If a consensus is reached from the minimum number of labelers, the item is labeled. If a consensus isn't reached, the item is sent to more labelers. If there's no consensus after the item goes to the maximum number of labelers, its status is Needs Review, and the project owner is responsible for labeling the item.
Use ML-assisted data labeling
To accelerate labeling tasks, the ML assisted labeling page can trigger automatic machine learning models. Machine learning (ML)-assisted labeling can handle both file (.txt) and tabular (.csv) text data inputs.
To use ML-assisted labeling:
- Select Enable ML assisted labeling.
- Select the Dataset language for the project. This list shows all languages that the TextDNNLanguages Class supports.
- Specify a compute target to use. If you don't have a compute target in your workspace, this step creates a compute cluster and adds it to your workspace. The cluster is created with a minimum of zero nodes, and it costs nothing when not in use.
More information about ML-assisted labeling
At the start of your labeling project, the items are shuffled into a random order to reduce potential bias. However, the trained model reflects any biases present in the dataset. For example, if 80 percent of your items are of a single class, then approximately 80 percent of the data that's used to train the model lands in that class.
To train the text DNN model that ML-assisted labeling uses, the input text per training example is limited to approximately the first 128 words in the document. For tabular input, all text columns are concatenated before this limit is applied. This practical limit allows the model training to complete in a reasonable amount of time. The actual text in a document (for file input) or set of text columns (for tabular input) can exceed 128 words. The limit pertains only to what the model internally uses during the training process.
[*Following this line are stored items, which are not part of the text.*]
<file path="config.mk">
export PLATFORM = sky130hd
export DESIGN_NAME = bw_io_cmos_rx_filt
export DESIGN_NICKNAME = d
export VERILOG_FILES = /design/src/rtl/bw_io_cmos_rx_filt.sv
export SDC_FILE = /design/constraint.sdc
export NUM_CORES = 1
export LEC_CHECK = 0
export ABC_AREA = 1
export CAP_MARGIN = 20
export CORE_MARGIN = 3
export CORE_UTILIZATION = 40
export DETAILED_ROUTE_END_ITERATION = 6
export PLACE_DENSITY = 0.75
export SLEW_MARGIN = 20
export SYNTH_ARGS = -nofsm -noshare
export SYNTH_HDL_FRONTEND = slang
export SYNTH_SLANG_ARGS = --single-unit
export TNS_END_PERCENT = 100
</file>
<file path="constraint.sdc">
create_clock -name clk -period 2.1 [get_ports clk]
set_input_delay 0.315 -clock clk [delete_from_list [all_inputs] [get_ports clk]]
set_output_delay 0.315 -clock clk [all_outputs]
set_load 0.005 [all_outputs]
</file>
The number of labeled items that's required to start assisted labeling isn't a fixed number. This number can vary significantly from one labeling project to another. The variance depends on many factors, including the number of label classes and the label distribution.
When you use consensus labeling, the consensus label is used for training.
Because the final labels still rely on input from the labeler, this technology is sometimes called human-in-the-loop labeling.
Note
ML-assisted data labeling doesn't support default storage accounts that are secured behind a virtual network. You must use a non-default storage account for ML-assisted data labeling. The non-default storage account can be secured behind the virtual network.
Pre-labeling
After you submit enough labels for training, the trained model is used to predict tags. The labeler now sees pages that show predicted labels already present on each item. The task then involves reviewing these predictions and correcting any mislabeled items before page submission.
After you train the machine learning model on your manually labeled data, the model is evaluated on a test set of manually labeled items. The evaluation helps determine the model's accuracy at different confidence thresholds. The evaluation process sets a confidence threshold beyond which the model is accurate enough to show pre-labels. The model is then evaluated against unlabeled data. Items that have predictions that are more confident than the threshold are used for pre-labeling.
Initialize the text labeling project
After the labeling project is initialized, some aspects of the project are immutable. You can't change the task type or dataset. You can modify labels and the URL for the task description. Carefully review the settings before you create the project. After you submit the project, you return to the Data Labeling overview page, which shows the project as Initializing.
Note
The overview page might not automatically refresh. After a pause, manually refresh the page to see the project's status as Created.
Troubleshooting
For problems creating a project or accessing data, see Troubleshoot data labeling.